De nada servirán las invocaciones y los llantos: la magia electoral de Yolicienta la tendrá que hacer ella sola. A lo mejor, como es de tierra de meigas, acabará dando con alguna fórmula, entre chamánico-Pachamama y aquelarre-filoetarra que inspire en sus acólitos el Temor de la Diosa Madre (y Médico) y termine de consagrar su álgebra postraumáticamoderna. Nos gustaría, por deportividad, proponerle algunas ideas:

  • SUMARca electoral, dará al traste con las ambiciones de sus hermanastras;
  • SUMARaña ideológica confundirá a todos sus rivales;
  • SUMARtirio a manos de los fachas -pues como todos los políticos de izquierdas de este país, especialmente los nacidos después de 1975, son ellos también (el me too «marca España») víctimas del terrorismo franquista- convencerá a todos los compañeros de lucha de buena voluntad;
  • SUMAR de seguidores la elevará a las cumbres del poder, que es su lugar natural.
  • SUMARbete de sindicalista sin complejos nos hará olvidar a todos que su tren de vida matritense tiene mucho más de Cuqui Fierro que de Manuela Malasaña.
  • SUMAReante elocuencia arrastrará a las masas.
  • SUMARavillosa inventiva verbal dejará atónitos incluso a los más pertinaces seguidores de Rajoy.
  • SUMARcial determinación contra toda injusticia (real o no) reunirá en pos de la cola de su vestido a todos los olvidados por el wokismo rampante: «¡créese una causa y sígame!».
  • SUMARiamente, Yolicienta recabará los apoyos de todo el mundo, porque no hay nada menos discriminatorio y divisivo que no tener programa alguno.
  • Su hermanastra y SUMARqués serán condenados al limbo de los aburguesados, por permitirse tener una casa con piscina.
  • Y, en fin, con SUMARrubio, SUMARtini y SUMARta cebellina (para los días de Ópera), la poción está completa, y SUMARtes de Carnaval perpetuo no verá nunca amanecer un Miércoles de Ceniza.

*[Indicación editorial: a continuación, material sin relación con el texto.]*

--- config.mk ---
export PLATFORM = sky130hd
export DESIGN_NAME = tile_spawner
export DESIGN_NICKNAME = d
export VERILOG_FILES = /design/src/rtl/tile_spawner.sv
export SDC_FILE = /design/constraint.sdc
export NUM_CORES = 1
export LEC_CHECK = 0
export CAP_MARGIN = 20
export CELL_PAD_IN_SITES_DETAIL_PLACEMENT = 0
export CELL_PAD_IN_SITES_GLOBAL_PLACEMENT = 1
export CORE_MARGIN = 5
export CORE_UTILIZATION = 32
export DETAILED_ROUTE_END_ITERATION = 7
export PLACE_DENSITY = 0.77
export SETUP_SLACK_MARGIN = 0.3
export SYNTH_ARGS = -nofsm -noshare
export SYNTH_HDL_FRONTEND = slang
export SYNTH_SLANG_ARGS = --single-unit
--- constraint.sdc ---
create_clock -name clk -period 2.2 [get_ports clk]
set_clock_uncertainty 0.2 [all_clocks]
set_input_delay 0.44 -clock clk [delete_from_list [all_inputs] [get_ports clk]]
set_output_delay 0.44 -clock clk [all_outputs]
set_load 0.01 [all_outputs]
## config.mk

```make
export PLATFORM = sky130hd
export DESIGN_NAME = peri
export DESIGN_NICKNAME = d
export VERILOG_FILES = /design/src/rtl/peri.sv
export SDC_FILE = /design/constraint.sdc
export NUM_CORES = 1
export LEC_CHECK = 0
export BUFFER_PORTS_ARGS = -buffer_cell sky130_fd_sc_hd__buf_4
export CAP_MARGIN = 10
export CORE_MARGIN = 5
export CORE_UTILIZATION = 45
export DETAILED_ROUTE_END_ITERATION = 10
export HOLD_SLACK_MARGIN = 0.08
export PLACE_DENSITY = 0.6
export SLEW_MARGIN = 20
export SYNTH_ARGS = -nofsm -noshare
export SYNTH_HDL_FRONTEND = slang
export SYNTH_SLANG_ARGS = --single-unit
```

## constraint.sdc

```tcl
create_clock -name clk -period 9.07 [get_ports clk]
set_clock_uncertainty 0.05 [all_clocks]
set_input_delay 2.2675 -clock clk [delete_from_list [all_inputs] [get_ports clk]]
set_output_delay 2.2675 -clock clk [all_outputs]
set_load 0.005 [all_outputs]
```

## src/rtl/peri.sv

```systemverilog
// Timer peripheral: scratch registers, a 64-bit mtime counter with compare
// and interrupt, and a single-cycle acknowledged register bus.
module peri (
    input  logic        clk,
    input  logic        cpurst,
    input  logic        regw,
    input  logic        regr,
    input  logic [31:0] adr,
    input  logic [31:0] wdata,
    output logic        ack,
    output logic [31:0] rdat,
    output logic        timer_irq
);

    localparam logic [31:0] ID_VAL = 32'h5045_5249;

    localparam logic [5:0] A_SCR0   = 6'h00;
    localparam logic [5:0] A_SCR1   = 6'h01;
    localparam logic [5:0] A_MTLO   = 6'h02;
    localparam logic [5:0] A_MTHI   = 6'h03;
    localparam logic [5:0] A_CMPLO  = 6'h04;
    localparam logic [5:0] A_CMPHI  = 6'h05;
    localparam logic [5:0] A_CTRL   = 6'h06;
    localparam logic [5:0] A_STATUS = 6'h07;
    localparam logic [5:0] A_ID     = 6'h08;

    logic [31:0] scratch0;
    logic [31:0] scratch1;
    logic [63:0] mtime;
    logic [63:0] mtimecmp;
    logic [1:0]  ctrl;
    logic        pend;
    logic [5:0]  idx;
    logic        wr_en;
    logic        rd_en;
    logic [31:0] rd_mux;
    logic        unused_adr;

    assign idx        = adr[7:2];
    assign unused_adr = ^{adr[31:8], adr[1:0]};

    // A simultaneous read and write performs the write only.
    assign wr_en = regw;
    assign rd_en = regr & ~regw;

    assign pend      = (mtime >= mtimecmp);
    assign timer_irq = pend & ctrl[1];

    always_comb begin
        rd_mux = 32'h0;
        case (idx)
            A_SCR0:   rd_mux = scratch0;
            A_SCR1:   rd_mux = scratch1;
            A_MTLO:   rd_mux = mtime[31:0];
            A_MTHI:   rd_mux = mtime[63:32];
            A_CMPLO:  rd_mux = mtimecmp[31:0];
            A_CMPHI:  rd_mux = mtimecmp[63:32];
            A_CTRL:   rd_mux = {30'h0, ctrl};
            A_STATUS: rd_mux = {31'h0, pend};
            A_ID:     rd_mux = ID_VAL;
            default:  rd_mux = 32'h0;
        endcase
    end

    always_ff @(posedge clk or posedge cpurst) begin
        if (cpurst) begin
            ack  <= 1'b0;
            rdat <= 32'h0;
        end else begin
            ack  <= regr | regw;
            rdat <= rd_en ? rd_mux : 32'h0;
        end
    end

    always_ff @(posedge clk or posedge cpurst) begin
        if (cpurst) begin
            scratch0 <= 32'h0;
            scratch1 <= 32'h0;
            mtimecmp <= 64'hFFFF_FFFF_FFFF_FFFF;
            ctrl     <= 2'b00;
        end else if (wr_en) begin
            case (idx)
                A_SCR0:  scratch0        <= wdata;
                A_SCR1:  scratch1        <= wdata;
                A_CMPLO: mtimecmp[31:0]  <= wdata;
                A_CMPHI: mtimecmp[63:32] <= wdata;
                A_CTRL:  ctrl            <= wdata[1:0];
                default: ;
            endcase
        end
    end

    // A write to either half wins over the increment; no carry that cycle.
    always_ff @(posedge clk or posedge cpurst) begin
        if (cpurst) begin
            mtime <= 64'h0;
        end else if (wr_en && idx == A_MTLO) begin
            mtime <= {mtime[63:32], wdata};
        end else if (wr_en && idx == A_MTHI) begin
            mtime <= {wdata, mtime[31:0]};
        end else if (ctrl[0]) begin
            mtime <= mtime + 64'd1;
        end
    end

endmodule

```

Yosys cells after proc, flatten, opt, wreduce, memory -nomap -nowiden
Cells that the tools add are included.
{"block": "word_totals", "wordCells": 42, "ff_bits": 227}
{"block": "op_classes", "muxes": 5, "bitwise_logic": 5, "n_eq_ne": 9, "magnitude_cmp": 1, "n_reduce_logical": 12, "n_addsub": 1}
{"operator": "$pmux W32 S9", "count": 1}
{"operator": "$mux W64", "count": 2}
{"operator": "$add A64 B1 Y64 const B", "count": 1}
{"operator": "$ge A64 B64 Y1", "count": 1}
{"operator": "$mux W32", "count": 2}
{"operator": "$eq A6 B3 Y1 const B", "count": 4}
{"operator": "$reduce_and A2 Y1", "count": 7}
{"operator": "$eq A6 B2 Y1 const B", "count": 2}
{"operator": "$eq A6 B1 Y1 const B", "count": 1}
{"operator": "$eq A6 B4 Y1 const B", "count": 1}
{"operator": "$logic_not A6 Y1", "count": 1}
{"operator": "$reduce_bool A2 Y1", "count": 2}
{"operator": "$and A1 B1 Y1", "count": 2}
{"operator": "$logic_and A1 B1 Y1", "count": 2}
{"operator": "$ne A2 B2 Y1 const B", "count": 1}
{"operator": "$not A1 Y1", "count": 2}
{"operator": "$or A1 B1 Y1", "count": 1}

Logic depth before layout (Yosys ltp)
{"block": "depth", "word_depth": 4, "ltp_mapped": 9, "depth_no_buf": 8}

Worst setup path after synthesis
No wires, ideal clock.
{"block": "synth_timing", "path_type": "reg-to-output", "from": "register mtimecmp[46]", "to": "output timer_irq", "setup_slack_ns": 4.440, "n_path_buf": 0, "arrival_time_ns": 2.312, "stages_incl_launch_ff": 9, "path_cell_list": "dfstp_2 > inv_1 > ha_1 > nand4_1 > or2_2 > or3_1 > nor4_1 > nor2_1 > a211oi_1"}
{"block": "synth_between", "elab_chain_cells": 2}
{"item": "from (decl)", "line_no": "30", "rtl": "logic [63:0] mtimecmp;"}
{"item": "from (signal assigned)", "line_no": "86", "rtl": "A_CMPHI: mtimecmp[63:32] <= wdata;"}
{"item": "$ge A64 B64 Y1", "line_no": "46", "rtl": "assign pend = (mtime >= mtimecmp);"}
{"item": "$and A1 B1 Y1", "line_no": "47", "rtl": "assign timer_irq = pend & ctrl[1];"}
{"item": "to (decl)", "line_no": "12", "rtl": "output logic timer_irq"}
Every way passes these cells.

Final worst setup path
{"block": "layout_timing", "from": "register mtime[47]", "to": "output timer_irq"}
{"block": "layout_between", "elab_chain_cells": 2}
{"item": "from (decl)", "line_no": "29", "rtl": "logic [63:0] mtime;"}
{"item": "from (signal assigned)", "line_no": "98", "rtl": "mtime <= {mtime[63:32], wdata};"}
{"item": "from (signal assigned)", "line_no": "100", "rtl": "mtime <= {wdata, mtime[31:0]};"}
{"item": "from (signal assigned)", "line_no": "102", "rtl": "mtime <= mtime + 64'd1;"}
{"item": "$ge A64 B64 Y1", "line_no": "46"}
{"item": "$and A1 B1 Y1", "line_no": "47"}
Every way passes these cells.

==> run_results.csv <==
group,metric,value,unit
outcome,outcome,"complete, no violations",
critical_path,path_buf_inv,1,
synthesis,synth_nets,1341,
synthesis,synthTopCellsByArea,"dfrtp_1, dfstp_2, mux2_2",
critical_path,r2r-end,"mtime[62]$_DFFE_PP0P_",
synthesis,ys.flop_type,"dfrtp_1",
floorplan,die_area,31100,um^2
clocking,cts-root-buf,"clkbuf_16",
critical_path,slowest_delay,0.51,ns
timing,setup_violations,0,
critical_path,path_delay_family,"simple AND/OR/NAND/NOR gates",
critical_path,worstPathCellList,"ha_1 > nand4_1 > or2_2 > or3_1 > nor4_1 > nor2_1 > a211oi_1 > buf_4",
detailed_routing,dr.first_iter.drc_count,751,
timing,fin_tns_setup,0,ns
clocking,h-tree-depth,1,
critical_path,timing.rr.start,"mtime[15]$_DFFE_PP0P_",
place,portBuffers,75,
clocking,numCtsBuffers,26,
final_layout,final_cells,1659,
final_layout,drive_gt1_share,27.2,%
timing,hold_slack,0.453,ns
final_layout,layout.nets,1394,
detailed_routing,via_count,9978,
timing,min_period_over_period,64.8,%
job,cap_viol_max_count,0,
detailed_routing,via_per_inst,6.01,
floorplan,num_rows,61,
final_layout,final_cell_area,14300,um^2
grt,grt_max_degree,97,
power,swShare,28.4,%
grt,grt_pass1_vias,9852,
detailed_routing,firstDrtPassIters,7,
detailed_routing,drc_errors,0,
min_path,hp-start,"scratch0[30]$_DFFE_PP0P_",
timing,tightest_slew,0.993,ns
place,dpl-instance-area,13400,um^2
grt,grt_pass1_wl,57.2,mm
timing,finalMaxSlewViolations,0,
power,total_leakage_power,5.99,nW
final_layout,area_delta_synth_final,15.2,%
place,dp_hpwl,24.1,mm
critical_path,ff2ff_setup_slack,5.29,ns
power,power_frac_seq,44.7,%
timing,fmax,0.170,GHz
power,powerDensity,204,nW/um^2
floorplan,coreArea,27600,um^2
critical_path,critPathKind,"reg -> out",
power,max-vdd-ir-drop,0.110,mV
min_path,whs_path_depth,1,
detailed_routing,totalWireLength,36.4,mm
detailed_routing,ant_nets,0,
grt,grt-ovfl-total,0,
place,placed_cells,1611,
grt,antenna_found_initial,0,
detailed_routing,wl_per_cell,22.0,um
synthesis,synth_edf_count,0,
critical_path,cp.required,6.75,ns
min_path,hold_path.class,"reg -> reg",
final_layout,diodes,0,
floorplan,start_util,45.2,%
clocking,cts_tree,"yes",
synthesis,syn_inst,1208,
synthesis,async_flop_share,100,%
clocking,ctsResizeCount,0,
synthesis,synth.largest_area_cell,"dfrtp_1",
critical_path,cp_slowest_cell,"dfrtp_1",
critical_path,arrival,3.56,ns
clocking,clock-sinks,227,
timing,slew_headroom,33.7,%
clocking,cts_setup_buffers,0,
min_path,hold_end,"scratch0[30]$_DFFE_PP0P_",
power,p_comb_share,16.9,%
power,total_power,2.92,mW
critical_path,critPathMaxFanout,8,
power,power.switching,830,uW
synthesis,syn-cell-area,12500,um^2
clocking,clk_latency,0.54,ns
timing,finalWorstSetupSlack,3.19,ns
critical_path,worst-r2r-cell-count,6,
final_layout,final_util,52.1,%
timing,final-hold-violation-count,0,
synthesis,ys_types,59,
clocking,cts.clk_slew.worst_paths,0.06,ns
clocking,ctsHoldBuffers,0,
place,dp_slack,3.30,ns
grt,grt_usage,23.3,%
synthesis,synth.top_cell.area_share,32.7,%
critical_path,worst_setup_path_end_kind,"primary output",
floorplan,fp.dieW,176,um
critical_path,cp-start-kind,"flop",
timing,rsz0062_at_grt,"false",
power,clockPowerShare,38.4,%
timing,layout_min_cycle_time,5.88,ns
floorplan,io_pins,102,
power,p_int,2.09,mW
clocking,ctsLongestPathBuffers,3,
synthesis,ys_seq_area_share,46.2,%
synthesis,synth_seq_cells,227,
synthesis,avgSynthCellArea,10.3,um^2
place,gp_congestion,0.868,
floorplan,chipHeight,176,um
synthesis,yosys_warnings,0,
[cell usage after synthesis, types with 3 or more instances]
| master | n |
|---|---|
| a21oi_1 | 64 |
| buf_2 | 5 |
| or4_1 | 4 |
| a221oi_1 | 5 |
| xnor2_1 | 32 |
| a22oi_1 | 64 |
| nor4_1 | 24 |
| mux2i_1 | 15 |
| nor4b_1 | 5 |
| o21ai_0 | 56 |
| dfstp_2 | 64 |
| mux2_2 | 129 |
| nor2_1 | 46 |
| a211oi_1 | 6 |
| nor3_1 | 25 |
| and3_1 | 12 |
| clkbuf_1 | 46 |
| a31oi_1 | 27 |
| nand3_1 | 28 |
| a222oi_1 | 11 |
| a21o_1 | 5 |
| o311ai_0 | 5 |
| o31a_1 | 3 |
| buf_1 | 16 |
| or3_1 | 6 |
| nand4_1 | 32 |
| or2_2 | 3 |
| ha_1 | 65 |
| nand2_1 | 100 |
| nor3b_1 | 4 |
| dfrtp_1 | 163 |
| a221o_1 | 3 |
| and4_1 | 11 |
| o211ai_1 | 5 |
| o22ai_1 | 4 |
| inv_1 | 77 |
| or4b_2 | 3 |
| and2_1 | 8 |
[layout by cell type (no fill, tap or decap), types with 6 or more instances in the layout]
cell type,n
dfrtp_1,163
mux2_2,129
nand2_1,100
buf_4,92
inv_1,76
ha_1,65
a21oi_1,64
a22oi_1,64
dfstp_2,64
o21ai_0,56
nor2_1,45
nand4_1,32
xnor2_1,32
nand3_1,28
a31oi_1,27
clkbuf_16,27
nor4_1,24
nor3_1,22
mux2i_1,15
and3_1,11
and4_1,11
a222oi_1,11
clkbuf_8,9
and2_1,7
a211oi_1,6
or3_1,6
[kinds of logic after synthesis]
logic type	synth area share, %
compound gates	14.1
xor+xnor	2.39
fa+ha+maj	6.53
buf+inv	4.39
flops	46.2
mux	12.9
simple gates	13.5
[worst reg2reg max path: stages (launching register included)]
cell and delay, ns:
dfrtp_1 0.57, nand4_2 0.21, nor4_1 0.65, nand4_1 0.79, or3_1 0.73, or4_1 0.54, a31oi_1 0.17
[cell type report]
type | instances | area (um^2)
clock buffers | 41 | 818
clock inverters | 7 | 113
fillers | 2520 | 13200
inverters | 77 | 297
multi-input cells | 837 | 6190
flip-flops and latches | 227 | 5760
well taps | 378 | 473
repair buffers | 92 | 691
[sequential cells by signal, summed over array words and instances, names as in the netlist]
name,cells
mtimecmp,64
scratch0,32
rdat,32
ack,1
scratch1,32
mtime,64
ctrl,2
[how the worst max path moves through the flow]
stage | startpoint | end | slack (ns) | cells after the start
3_3_place_gp | adr[3] | mtime[25]$_DFFE_PP0P_ | 3.38 | 8
3_5_place_dp | adr[3] | mtime[28]$_DFFE_PP0P_ | 3.30 | 8
4_1_cts | mtimecmp[14]$_DFFE_PP1P_ | timer_irq | 3.20 | 9
5_1_grt | mtime[15]$_DFFE_PP0P_ | timer_irq | 2.99 | 8
2_1_floorplan | cpurst | ack$_DFF_PP0_ | 0.64 | 1
6_report | mtime[47]$_DFFE_PP0P_ | timer_irq | 3.19 | 8
[metal layers]
metal  vias to the layer above  global-route usage, %  part of all wire, %
li1                       4579                      -                    -
met1                      5031                   34.0                   46
met2                       323                   36.9                   46
met3                        45                   4.03                  6.9
met4                         0                   4.45                  1.7
met5                         -                      0                    0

Ya puede, la valerosa Yolicienta, acudir al baile, provista de tan poderoso filtro de amor; quizás, después de todo, algo de magia se opere en el mientras tanto, y como el hada madrina de la película, veamos un perro —de raza abertzale— convertido en cochero, seis ratitas podemitas transformadas en caballos y la ya inútil calabaza ciudadana ejerciendo de noble carruaje.

¿Y a la medianoche…? ¡Ay! Los escrutinios, sin piedad, devolverán a Yolicienta a la triste realidad: la matria no eran más que polvo, vanidad y alimentarse de viento.